What the TWCA is doing to meet the water-use challenges facing turfgrass
Turfgrass pros vist the NexGen Turf Research location in Albany, Ore., to view turf plots subjected to drought stress.
Photos courtesy of NexGen Turf Research.
Fresh water is a limited resource. Urbanization and the need to produce food for a growing population are creating ever-greater demands for fresh water. Meanwhile, changing weather patterns that result in droughts are also putting more strain on water availability.
The Turfgrass Water Conservation Alliance (TWCA), a partnership between researchers and turfgrass seed suppliers, says that demand for water has gone up 300 percent in the last half-century. Furthermore, there seems to be little likelihood that this growing demand for water will abate. In addition, estimates are that between 2000 and 2025 population growth will mean a 22.43 percent decrease in the amount of water available per person. Both public opinion and regulatory action are creating a need for turfgrass professionals to address the issue of water resource use and to do their part to conserve precious water resources.
In response, the TWCA was formed to combat the threat of depleting water resources, with a concentration on non-agricultural land areas, including lawns, sports venues, recreation areas and other landscapes. The TWCA was formed as an unbiased, independent body, which evaluates the drought hardiness of new cultivars of turfgrass, and then educates consumers and landscapers about the availability of, and need for, such new cultivars.
The TWCA is an offshoot of activities by Kenneth Hignight, director of research for NexGen Turf Research, and others to find ways to lower water use in turfgrass cultivation and then to develop objective ways of measuring the savings afforded by the new cultivars.
“The key to it all is greenness. Consumers judge their lawns by the greenness of their grass, and want to turn on the water when a lawn looks off color. So any cultivar that stays green when drier has an advantage. Also prized are turfs that recover to green faster after drought relief,” says Cale Bigelow, an associate professor of Agronomy at Purdue University in West Lafayette, Ind.

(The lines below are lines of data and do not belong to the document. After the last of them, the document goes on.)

==> /design/flow/design.v <==
module ha (
  input a, b,
  output s, co
);
  assign s = a ^ b;
  assign co = a & b;
endmodule
module faha (
  input a, b, ci,
  output s, co
);
  logic h1_s, h1_co, h2_co;
  ha h1(.a(a), .b(b), .s(h1_s), .co(h1_co));
  ha h2(.a(ci), .b(h1_s), .s(s), .co(h2_co));
  assign co = h1_co | h2_co;
endmodule
module fa (
  input a, b, ci,
  output s, co
);
  assign s = a ^ b ^ ci;
  assign co = (a & b) | (a & ci) | (b & ci);
endmodule
module fa4 (
  input [3:0] a, b, 
  input ci,
  output [3:0] s, 
  output co
);
  logic f0co, f1co, f2co;
  fa f0(.a(a[0]), .b(b[0]), .ci(ci), .s(s[0]), .co(f0co));
  fa f1(.a(a[1]), .b(b[1]), .ci(f0co), .s(s[1]), .co(f1co));
  fa f2(.a(a[2]), .b(b[2]), .ci(f1co), .s(s[2]), .co(f2co));
  fa f3(.a(a[3]), .b(b[3]), .ci(f2co), .s(s[3]), .co(co));
endmodule
module bcdadd1 (
  input [3:0] a, b, 
  input ci,
  output [3:0] s, 
  output co
);
  logic [3:0] s1;
  logic co1;
  fa4 f1(.a(a), .b(b), .ci(ci), .s(s1), .co(co1));
  logic co2;
  assign co2 = (co1) | (s[3] & s[2]) | (s[3] & s[1]);
  logic [3:0] a2;
  assign a2 = {0, co2, co2, 0};
  fa4 f2(.a(a2), .b(s1), .ci(0), .s(s), .co());
  assign co = co2;
endmodule
module bcdadd4 (
  input [15:0] a, b, 
  input ci,
  output [15:0] s, 
  output co
);
  logic f0co, f1co, f2co; 
  bcdadd1 ba0(.a(a[3:0]), .b(b[3:0]), .ci(ci), .co(f0co), .s(s[3:0]));
  bcdadd1 ba1(.a(a[7:4]), .b(b[7:4]), .ci(f0co), .co(f1co), .s(s[7:4]));
  bcdadd1 ba2(.a(a[11:8]), .b(b[11:8]), .ci(f1co), .co(f2co), .s(s[11:8]));
  bcdadd1 ba3(.a(a[15:12]), .b(b[15:12]), .ci(f2co), .co(co), .s(s[15:12]));
endmodule
module bcd9comp1 (
  input [3:0] in,
  output logic [3:0] out
);
  always_comb begin
  case(in)
    4'b0000: out = 4'b1001;
    4'b0001: out = 4'b1000;
    4'b0010: out = 4'b0111;
    4'b0011: out = 4'b0110;
    4'b0100: out = 4'b0101;
    4'b0101: out = 4'b0100;
    4'b0110: out = 4'b0011;
    4'b0111: out = 4'b0010;
    4'b1000: out = 4'b0001;
    4'b1001: out = 4'b0000;
    default: out = 4'b0000;
  endcase   
  end
endmodule
module bcdaddsub4 (
  input [15:0] a, b,
  input op,
  output [15:0] s,
);
  logic [15:0] l;
  bcd9comp1 cmp0(.in(b[3:0]), .out(l[3:0]));
  bcd9comp1 cmp1(.in(b[7:4]), .out(l[7:4]));
  bcd9comp1 cmp2(.in(b[11:8]), .out(l[11:8]));
  bcd9comp1 cmp3(.in(b[15:12]), .out(l[15:12]));
  logic [15:0] c;
  always_comb
  begin
    if (op == 1) begin
      c = l;
    end
    else begin
      c = b;
    end
  end
  bcdadd4 ba1(.a(a), .b(c), .ci(op), .s(s));
endmodule
==> /design/flow/run.sh <==
#!/bin/bash
# OpenROAD 26Q1-2900-gdf79404cd8, Yosys 0.63+post, stock flow scripts
make -C /OpenROAD-flow-scripts/flow DESIGN_CONFIG=/design/flow/config.mk WORK_HOME=/design/flow/orfs finish
==> /design/flow/config.mk <==
export PLATFORM = sky130hd
export DESIGN_NAME = bcdaddsub4
export DESIGN_NICKNAME = bcdaddsub4
export VERILOG_FILES = /design/flow/design.v
export SDC_FILE = /design/flow/constraint.sdc
export NUM_CORES = 4
export LEC_CHECK = 1
export CORE_AREA = 10 10 87 87
export DIE_AREA = 0 0 97 97
==> /design/flow/constraint.sdc <==
current_design bcdaddsub4

set clk_period 8.9
set clk_io_pct 0.2

create_clock -name clk0 -period $clk_period

set non_clock_inputs [all_inputs -no_clocks]
set_input_delay [expr $clk_period * $clk_io_pct] -clock clk0 $non_clock_inputs
set_output_delay [expr $clk_period * $clk_io_pct] -clock clk0 [all_outputs]
==> impl_metrics.toml <==
# yosys + openroad results
[synthesis]
synth.distinct_cells = 19
synthTopCellsByCount = "inv_1, buf_4, fa_1, o21ai_0"
synth_area_leader_cell = "fa_1"
synth-adder-area-share_pct = 44.59
ys_sh_mux_pct = 1.274
synthXorXnorAreaFrac_pct = 2.229
ys_seq_share_pct = 0
ys_sh_simple_pct = 11.62
synth_chip_area_um2 = 785.8
yosysTopAreaCellShare_pct = 38.22
syn_area_um2 = 785.8
netlist_instances = 99
yosysMostFrequentCell = "inv_1"
netlist_logic_family_top = "adder cells"
ys_cells = 99
syn_avg_cell_area_um2 = 7.937
ys_sh_aoi_pct = 14.65
topCellsByArea = "fa_1, buf_4, inv_1"
ys_warn_count = 3

[setup_path]
cp_common_cell = "fa_2"
crit_path_end_kind = "primary output"
critPathTopFamily = "adder cells"
crit_path_start_kind = "input port"
worst-path-max-fanout = 2
arrival_ps = 8050
worstSetupPathType = "input port to primary output"
slowest_delay_ps = 510
cp.buffers_inverters = 4
critPathRequiredTime_ps = 7120
cp_slowest_cell = "fa_1"

[cells_and_area]
clkbuf_count = 0
regArea_um2 = 0
area_growth_pct = 75.96
flops = 0
drive_gt1_share_pct = 32.39
post-route-util_pct = 24.51
fin_cells = 214

[worst_hold_path]
worstHoldStart = "op"
min_path_cells = 6
min_path_type = "input port to primary output"
min_to = "s[15]"

[global_route]
grt_pass1_wl_mm = 3.864
met1_usage_pct = 6.114
antenna_found_initial = 0
grt_util_met3_pct = 1.934
grt-ovfl-total = 0
busiest_layer = "met2"
grt_max_degree = 13
grt_pass1_vias = 774
grt_use_total_pct = 4.813
use_met2_pct = 7.975

[pwr]
irDropWorstVdd_mv = 0.03117
power_uw = 115.9
p_per_area_mw_per_mm2 = 83.85
p_leak_nw = 0.5826

[run_status]
violations = "setup timing"
outcome = "finished, violations left"

[drt]
first_pass_iters = 2
drc = 0
wirelength_mm = 2.299
insertedDiodeCount = 0
routed_via_density = 3.481
drt_iter0_drc = 1
num_vias = 745
antenna_left = 0
wl_per_cell_um = 10.74

[die]
die-height_um = 97
die_area_mm2 = 0.009409
die-width_um = 97
fp.coreArea_mm2 = 0.005642
ioPinCount = 49
rows = 27
initCoreUtil_pct = 13.93

[place]
portBuffers = 49
place_inst = 209
hpwl_mm = 2.112
gp_congestion = 0.7915

[final_timing]
maxSlewHeadroom_pct = 75.97
final-hold-violation-count = 0
period_minus_slack_ps = 9834
whs_ps = 4188
finalClockPeriodUsage_pct = 110.5
max_freq_mhz = 101.7
slew_viol_final = 0
rsz0062_at_grt = "true"
tightestPinTransition_ps = 356.7
setup_viol = 4
layout_setup_ws_ps = -934.0

[job]
tool_warnings = 35
drv_cap = 0

[clock_tree]
ctsHoldBuffers = 0
==> kinds of logic (layout without fill, tap and decap cells) <==
kind of cell,after synthesis,after routing
buf+inv,37,80
compound gates,22,22
fa+ha+maj,19,19
simple gates,18,18
xor+xnor,2,2
mux,1,1
==> metrics by stage <==
step	instance area, um2	worst slack (ps)	setup TNS, ps
4_1_cts	1354	-1671	-5217
5_1_grt	1383	-1214	-3379
3_3_place_gp	1331	-1899	-7191
6_report	1383	-934.0	-2420
2_1_floorplan	840.8	-715.0	-1618
3_5_place_dp	1331	-1927	-7288
==> how the worst max path moves through the flow <==
| stage | startpoint | endpoint | slack, ps | cells past startpoint |
|---|---|---|---|---|
| after CTS | b[1] | s[15] | -1670 | 28 |
| final | b[1] | s[15] | -930 | 28 |
| after global routing | b[1] | s[15] | -1210 | 28 |
==> where the power goes <==
part / internal, mW / total (mW) / switching (mW)
clock: 0 / 0 / 0
sequential: 0 / 0 / 0
combinational: 0.0759 / 0.116 / 0.0400
total: 0.0759 / 0.116 / 0.0400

Hignight began his efforts in 1993, first concentrating on creating cultivars with deeper roots and then designing a test infrastructure that could measure low-water performance objectively. In 2002, he says, a presentation on digital imaging analysis by Doug Karcher, an assistant professor at the University of Arkansas, showed researchers a way to evaluate seed performance that was less subjective than the 1 to 9 rating scheme used by NTEP, the National Turfgrass Evaluation Program.
In the NTEP trials, cooperators at sites across the United States and Canada plant and evaluate plots of turfgrass of different species and cultivars and rate them on the scale for such characteristics as color, leaf texture, spring greenup and drought, to name a few. The higher the number, the better a particular grass is for each characteristic. As the ratings depend upon visual examination, they are highly subjective.

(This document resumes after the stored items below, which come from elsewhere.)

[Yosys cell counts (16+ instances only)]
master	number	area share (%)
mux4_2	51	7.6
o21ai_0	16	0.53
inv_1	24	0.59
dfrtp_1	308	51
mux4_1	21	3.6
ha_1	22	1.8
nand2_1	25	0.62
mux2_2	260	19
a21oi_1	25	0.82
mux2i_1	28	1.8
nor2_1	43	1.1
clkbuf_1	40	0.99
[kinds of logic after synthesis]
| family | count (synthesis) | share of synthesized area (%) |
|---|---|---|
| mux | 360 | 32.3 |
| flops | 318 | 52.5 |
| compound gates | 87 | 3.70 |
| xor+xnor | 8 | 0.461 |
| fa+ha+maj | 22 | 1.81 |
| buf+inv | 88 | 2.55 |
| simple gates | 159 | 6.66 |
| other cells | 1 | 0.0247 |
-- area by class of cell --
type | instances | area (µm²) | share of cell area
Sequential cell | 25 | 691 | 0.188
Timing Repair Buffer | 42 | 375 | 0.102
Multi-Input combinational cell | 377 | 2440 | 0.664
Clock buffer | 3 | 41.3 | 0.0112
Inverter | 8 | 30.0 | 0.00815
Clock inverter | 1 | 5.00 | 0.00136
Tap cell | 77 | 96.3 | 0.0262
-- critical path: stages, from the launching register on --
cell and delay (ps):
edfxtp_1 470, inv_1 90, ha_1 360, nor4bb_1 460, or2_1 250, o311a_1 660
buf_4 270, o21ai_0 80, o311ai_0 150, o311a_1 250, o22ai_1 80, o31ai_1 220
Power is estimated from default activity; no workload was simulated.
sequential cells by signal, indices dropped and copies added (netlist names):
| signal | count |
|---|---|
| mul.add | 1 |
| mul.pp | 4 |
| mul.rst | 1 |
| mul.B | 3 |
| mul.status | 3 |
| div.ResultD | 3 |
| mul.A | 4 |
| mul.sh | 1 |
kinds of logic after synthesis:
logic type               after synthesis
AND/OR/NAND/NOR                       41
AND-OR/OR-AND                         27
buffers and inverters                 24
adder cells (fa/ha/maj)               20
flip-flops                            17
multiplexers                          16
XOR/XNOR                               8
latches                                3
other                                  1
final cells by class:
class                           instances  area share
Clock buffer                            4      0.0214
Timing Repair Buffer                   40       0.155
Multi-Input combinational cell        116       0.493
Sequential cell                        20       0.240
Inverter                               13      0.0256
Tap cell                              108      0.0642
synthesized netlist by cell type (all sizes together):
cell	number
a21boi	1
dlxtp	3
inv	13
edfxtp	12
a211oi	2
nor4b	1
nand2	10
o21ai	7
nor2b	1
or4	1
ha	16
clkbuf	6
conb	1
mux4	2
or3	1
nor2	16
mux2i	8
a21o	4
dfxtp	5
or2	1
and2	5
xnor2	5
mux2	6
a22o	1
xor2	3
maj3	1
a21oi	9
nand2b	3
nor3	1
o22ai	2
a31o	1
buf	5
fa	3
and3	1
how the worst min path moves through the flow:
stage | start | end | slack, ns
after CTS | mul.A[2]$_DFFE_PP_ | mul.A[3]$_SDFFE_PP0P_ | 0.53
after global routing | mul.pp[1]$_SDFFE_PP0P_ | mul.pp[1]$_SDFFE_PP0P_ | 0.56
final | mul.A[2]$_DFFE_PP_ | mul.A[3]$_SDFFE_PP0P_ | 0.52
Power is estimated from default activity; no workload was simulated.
===== flow/constraint.sdc =====
current_design multiplier_16bit

set clk_period 29.1
set clk_io_pct 0.2

create_clock -name clk0 -period $clk_period

set non_clock_inputs [all_inputs -no_clocks]
set_input_delay [expr $clk_period * $clk_io_pct] -clock clk0 $non_clock_inputs
set_output_delay [expr $clk_period * $clk_io_pct] -clock clk0 [all_outputs]

===== flow/config.mk =====
export PLATFORM = sky130hd
export DESIGN_NAME = multiplier_16bit
export DESIGN_NICKNAME = multiplier_16bit
export VERILOG_FILES = /design/flow/design.v
export SDC_FILE = /design/flow/constraint.sdc
export NUM_CORES = 4
export LEC_CHECK = 1
export CORE_UTILIZATION = 30

===== flow/design.v =====
module full_adder_16bit (
    input [15:0] a,     
    input [15:0] b,     
    input cin,          
    output [15:0] sum,  
    output cout         
);
    wire [15:0] carry;   
    full_adder fa0  (.a(a[0]),  .b(b[0]),  .cin(cin),      .sum(sum[0]),  .cout(carry[0]));
    full_adder fa1  (.a(a[1]),  .b(b[1]),  .cin(carry[0]), .sum(sum[1]),  .cout(carry[1]));
    full_adder fa2  (.a(a[2]),  .b(b[2]),  .cin(carry[1]), .sum(sum[2]),  .cout(carry[2]));
    full_adder fa3  (.a(a[3]),  .b(b[3]),  .cin(carry[2]), .sum(sum[3]),  .cout(carry[3]));
    full_adder fa4  (.a(a[4]),  .b(b[4]),  .cin(carry[3]), .sum(sum[4]),  .cout(carry[4]));
    full_adder fa5  (.a(a[5]),  .b(b[5]),  .cin(carry[4]), .sum(sum[5]),  .cout(carry[5]));
    full_adder fa6  (.a(a[6]),  .b(b[6]),  .cin(carry[5]), .sum(sum[6]),  .cout(carry[6]));
    full_adder fa7  (.a(a[7]),  .b(b[7]),  .cin(carry[6]), .sum(sum[7]),  .cout(carry[7]));
    full_adder fa8  (.a(a[8]),  .b(b[8]),  .cin(carry[7]), .sum(sum[8]),  .cout(carry[8]));
    full_adder fa9  (.a(a[9]),  .b(b[9]),  .cin(carry[8]), .sum(sum[9]),  .cout(carry[9]));
    full_adder fa10 (.a(a[10]), .b(b[10]), .cin(carry[9]), .sum(sum[10]), .cout(carry[10]));
    full_adder fa11 (.a(a[11]), .b(b[11]), .cin(carry[10]), .sum(sum[11]), .cout(carry[11]));
    full_adder fa12 (.a(a[12]), .b(b[12]), .cin(carry[11]), .sum(sum[12]), .cout(carry[12]));
    full_adder fa13 (.a(a[13]), .b(b[13]), .cin(carry[12]), .sum(sum[13]), .cout(carry[13]));
    full_adder fa14 (.a(a[14]), .b(b[14]), .cin(carry[13]), .sum(sum[14]), .cout(carry[14]));
    full_adder fa15 (.a(a[15]), .b(b[15]), .cin(carry[14]), .sum(sum[15]), .cout(cout));
endmodule
module multiplier_16bit (
    input [15:0] a,        
    input [15:0] b,        
    output [15:0] product  
);
    wire [15:0] pp0, pp1, pp2, pp3, pp4, pp5, pp6, pp7;
    wire [15:0] pp8, pp9, pp10, pp11, pp12, pp13, pp14, pp15;
    wire [15:0] sum0, sum1, sum2, sum3, sum4, sum5, sum6, sum7;
    wire carry0, carry1, carry2, carry3, carry4, carry5, carry6;
    assign pp0  = (a & {16{b[0]}});
    assign pp1  = (a & {16{b[1]}}) << 1;
    assign pp2  = (a & {16{b[2]}}) << 2;
    assign pp3  = (a & {16{b[3]}}) << 3;
    assign pp4  = (a & {16{b[4]}}) << 4;
    assign pp5  = (a & {16{b[5]}}) << 5;
    assign pp6  = (a & {16{b[6]}}) << 6;
    assign pp7  = (a & {16{b[7]}}) << 7;
    assign pp8  = (a & {16{b[8]}}) << 8;
    assign pp9  = (a & {16{b[9]}}) << 9;
    assign pp10 = (a & {16{b[10]}}) << 10;
    assign pp11 = (a & {16{b[11]}}) << 11;
    assign pp12 = (a & {16{b[12]}}) << 12;
    assign pp13 = (a & {16{b[13]}}) << 13;
    assign pp14 = (a & {16{b[14]}}) << 14;
    assign pp15 = (a & {16{b[15]}}) << 15;
    full_adder_16bit adder0 (.a(pp0), .b(pp1), .cin(1'b0), .sum(sum0), .cout(carry0));
    full_adder_16bit adder1 (.a(pp2), .b(pp3), .cin(carry0), .sum(sum1), .cout(carry1));
    full_adder_16bit adder2 (.a(pp4), .b(pp5), .cin(carry1), .sum(sum2), .cout(carry2));
    full_adder_16bit adder3 (.a(pp6), .b(pp7), .cin(carry2), .sum(sum3), .cout(carry3));
    full_adder_16bit adder4 (.a(sum0), .b(sum1), .cin(carry3), .sum(sum4), .cout(carry4));
    full_adder_16bit adder5 (.a(sum2), .b(sum3), .cin(carry4), .sum(sum5), .cout(carry5));
    full_adder_16bit adder6 (.a(sum4), .b(pp8), .cin(carry5), .sum(sum6), .cout(carry6));
    full_adder_16bit adder7 (.a(sum5), .b(pp9), .cin(carry6), .sum(sum7), .cout());
    wire [15:0] final_sum;
    assign final_sum = sum6 + sum7 + pp10 + pp11 + pp12 + pp13 + pp14 + pp15;
    assign product = final_sum[15:0];  
endmodule
module full_adder (
    input a,            
    input b,            
    input cin,          
    output sum,         
    output cout         
);
    assign sum = a ^ b ^ cin;           
    assign cout = (a & b) | (cin & (a ^ b));   
endmodule

===== flow/run.sh =====
#!/bin/bash
# OpenROAD 26Q1-2900-gdf79404cd8, Yosys 0.63+post, stock flow scripts
make -C /OpenROAD-flow-scripts/flow DESIGN_CONFIG=/design/flow/config.mk WORK_HOME=/design/flow/orfs finish

==> summary.txt <==
Status on the layout run. The final timing report lists a max-slew violation count of 0. From bottom edge to top edge, the die measures 120 um. STA classifies the critical path endpoint as a primary output. Top-level I/O count landed at 48. Fraction of final layout cells sized beyond drive strength 1 landed at 0.0171. Filler cell count in the final layout landed at 1358. After synthesis, the chip area reported by Yosys is 4150 um^2.

Measured against the total synthesized area, the mux share comes to 0. The core region is 13300 um^2. The flow ran to the end, and the final reports show no timing, DRC or antenna violations. Number of instances in the synthesized netlist landed at 433. Counting stages on the worst path, the most repeated cell is sky130_fd_sc_hd__fa_1.

Distinct cell type count after synthesis landed at 29. The data required time reported for the critical path is 23280 ps. The routed layout has 2828 vias. Number of antenna violations at the first check in global routing landed at 0.

The transition time recorded at the tightest slew-check pin is 526 ps. The cell-mix breakdown from Yosys lists the simple-gate area share as 0.174. In the final report, the number of hold violations comes to 0.

Synthesis-to-layout area growth landed at 16.1%. Per the log, the first TritonRoute iteration ended with a DRC count of 64. Per Yosys stat, the portion of area used by sequential elements is 0. In the Yosys report the total cell count is 433. Quantity of I/O buffers inserted on ports landed at 48. The number of warnings reported in the stage logs is 32. Number of detailed-route iterations in the first pass landed at 4. Remaining routing DRC violations landed at 0. The most critical hold endpoint after final layout shows a slack of 13080 ps.

Maximum cell stage delay along the critical path landed at 490 ps. From left edge to right edge, the die measures 120 um. Per the detailed-route log, wirelength across all metal layers totals 7.78 mm. Entering global routing, the biggest net connects 17 pins. Of the available clock period, the critical path in the final layout requires 0.964. Initial core utilization landed at 0.311.

Antenna cell count landed at 0. Global-route congestion overflow total landed at 0. Per the layout area report, the register area comes to 0 um^2.

Adder-cell share of the synthesized area landed at 0.668. Post-CTS setup buffer count landed at 0. After detailed routing, the number of vias per cell comes to 4.38. Number of global-route vias before repair landed at 3094. Leakage power landed at 2.34 nW. STA classifies the critical path startpoint as a primary input. Max fanout on the critical path was recorded as 16.

Per the synthesis report, the AND-OR/OR-AND share of the synthesized area is 0.0347. Half-perimeter wire length after placement landed at 7.10 mm. Max-capacitance violation count landed at 0. The chip occupies 14300 um^2.

Setup repair after global routing left no endpoint under its margin. Maximum VDD drop landed at 129 uV. Combined global-route utilization of all metal layers landed at 0.129. Before any placement, the netlist area is recorded as 4150 um^2. After clock tree synthesis, the repair step resized 0 gates. Among the non-sequential cells, adder cells take the most area. Counting only logic cells after layout, the most numerous master is sky130_fd_sc_hd__fa_1. After layout, the minimum clock period comes to 28040 ps. Number of hold buffers added after CTS landed at 0. For the worst setup path, the data arrival time is 22220 ps. The initialized floorplan defines 42 standard-cell rows. The top cell types in the final layout, fill and taps aside, are sky130_fd_sc_hd__fa_1, sky130_fd_sc_hd__nand2_1, sky130_fd_sc_hd__ha_1. The launch point of the critical path was reported as b[0]. After synthesis, the mean cell area works out to 9.58 um^2. Residual antenna-violating net count after detailed routing landed at 0.

For this sky-water flow run, the detailed-routed wirelength per cell is reported as 12.1 um. Xor and xnor area share after synthesis landed at 0.0519. Headroom to the max-slew limit landed at 0.648. Routability-driven placement finished with a final weighted congestion of 0.858. The most critical min-delay path falls under in2out. Setup total negative slack on the finished layout was measured at 0 ps. The layout has 0 clock buffers. The worst setup path is of the in2out kind.

Number of setup violations in the final report landed at 0. For this design the ratio of total power to cell area is 134 nW/um^2. Count of yosys warnings during synthesis landed at 0.

Number of flip-flops and latches landed at 0. The first global-routing pass estimated 14.5 mm of wire. The critical path's slowest stage uses the library cell sky130_fd_sc_hd__fa_1.

Per the timing report, the achievable frequency comes out to 0.0357 GHz. Per STA, the endpoint of the critical path is product[12].
critical path: cells and delay by family:
family / cells / cell delay (ps)
adder cells (fa/ha/maj): 40 / 13830
buffers and inverters: 11 / 1560
AND-OR/OR-AND: 4 / 660
AND/OR/NAND/NOR: 1 / 160
XOR/XNOR: 1 / 140
cell usage after synthesis:
cell type	number	area, um^2
sky130_fd_sc_hd__a21o_2	1	8.76
sky130_fd_sc_hd__o2111ai_1	1	8.76
sky130_fd_sc_hd__o21ai_0	3	15.0
sky130_fd_sc_hd__inv_1	62	233
sky130_fd_sc_hd__nand3_1	1	5.00
sky130_fd_sc_hd__a21o_1	1	7.51
sky130_fd_sc_hd__nand2_1	80	300
sky130_fd_sc_hd__clkbuf_1	15	56.3
sky130_fd_sc_hd__nor2b_1	1	6.26
sky130_fd_sc_hd__a211oi_1	3	22.5
sky130_fd_sc_hd__nor3b_1	2	15.0
sky130_fd_sc_hd__o31ai_1	1	7.51
sky130_fd_sc_hd__buf_4	1	7.51
sky130_fd_sc_hd__and2_1	59	369
sky130_fd_sc_hd__o211ai_1	1	7.51
sky130_fd_sc_hd__xnor2_1	14	123
sky130_fd_sc_hd__a21oi_2	1	8.76
sky130_fd_sc_hd__or4b_1	1	10.0
sky130_fd_sc_hd__a21oi_1	5	25.0
sky130_fd_sc_hd__nor2_1	2	7.51
sky130_fd_sc_hd__a221oi_1	1	8.76
sky130_fd_sc_hd__o21a_1	1	7.51
sky130_fd_sc_hd__fa_1	96	1920
sky130_fd_sc_hd__and2b_2	1	8.76
sky130_fd_sc_hd__o21ai_2	1	8.76
sky130_fd_sc_hd__o21bai_1	1	7.51
sky130_fd_sc_hd__ha_1	68	851
sky130_fd_sc_hd__xnor3_1	1	22.5
sky130_fd_sc_hd__xor2_1	8	70.1
where the power goes:
| part | leakage [nW] | switching [mW] | internal [mW] | total, mW |
|---|---|---|---|---|
| Sequential | 0 | 0 | 0 | 0 |
| Combinational | 2.34 | 0.276 | 0.369 | 0.645 |
| Clock | 0 | 0 | 0 | 0 |
metrics by stage:
step | instances | setup slack [ps] | area, um^2 | utilization | total power, mW
detailed placement | 645 | 768 | 4820 | 0.361 | 0.647
finish | 645 | 1060 | 4820 | 0.361 | 0.645
CTS | 645 | 748 | 4820 | 0.361 | 0.661
floorplan | 433 | 2480 | 4150 | - | 0.396
global placement | 645 | 934 | 4820 | 0.361 | 0.654
global route | 645 | 191 | 4820 | 0.361 | 0.741
metal layers:
layer / wire, um / vias up / global-route usage / part of all wire
met5: 0 / - / 0 / 0
met4: 0 / 0 / 0 / 0
met3: 257 / 0 / 0.0165 / 0.033
met2: 3740 / 42 / 0.213 / 0.48
met1: 3780 / 1382 / 0.199 / 0.49
li1: - / 1404 / - / -
worst min path at each step:
stage,cells after the start,endpoint,slack [ps],start
final,7,product[15],13080,b[15]
after global routing,7,product[15],13180,b[15]
after CTS,7,product[15],13110,b[15]
area by class of cell:
class	count	area, um^2	area share
Multi-Input combinational cell	355	3850	0.800
Inverter	62	233	0.0483
Timing Repair Buffer	52	513	0.106
Tap cell	176	220	0.0457
cells by family (layout without fill, tap and decap cells):
logic type / Yosys count / count (layout)
fa+ha+maj: 164 / 164
simple gates: 147 / 147
compound gates: 21 / 21
buf+inv: 78 / 114
xor+xnor: 23 / 23
Power figures rest on the tool's default switching activity, not on a simulated workload.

By contrast, digital imaging uses a lightbox to analyze digital photos, counting the ratio of pixels of green versus non-green. Turf can thus be more precisely evaluated for color and density, insists the TWCA.
Hignight says the formation of the TWCA enlisted seed companies such as Turf Merchants, Proseeds Marketing, Pennington and PureSeed Testing into the picture. This served to make the evaluations more affordable. Plus, in addition to the objective quantification allowed by digital analysis, the TWCA’s independent Research Review Board acts as a third-party turfseed evaluator, meaning findings can be trusted to meet rigorous scientific standards.
Neither food nor fiber
Bigelow says that the turfgrass breeders wanted to get involved in water conservation efforts because turfgrass is an amenity, not used for food, fiber or fuel.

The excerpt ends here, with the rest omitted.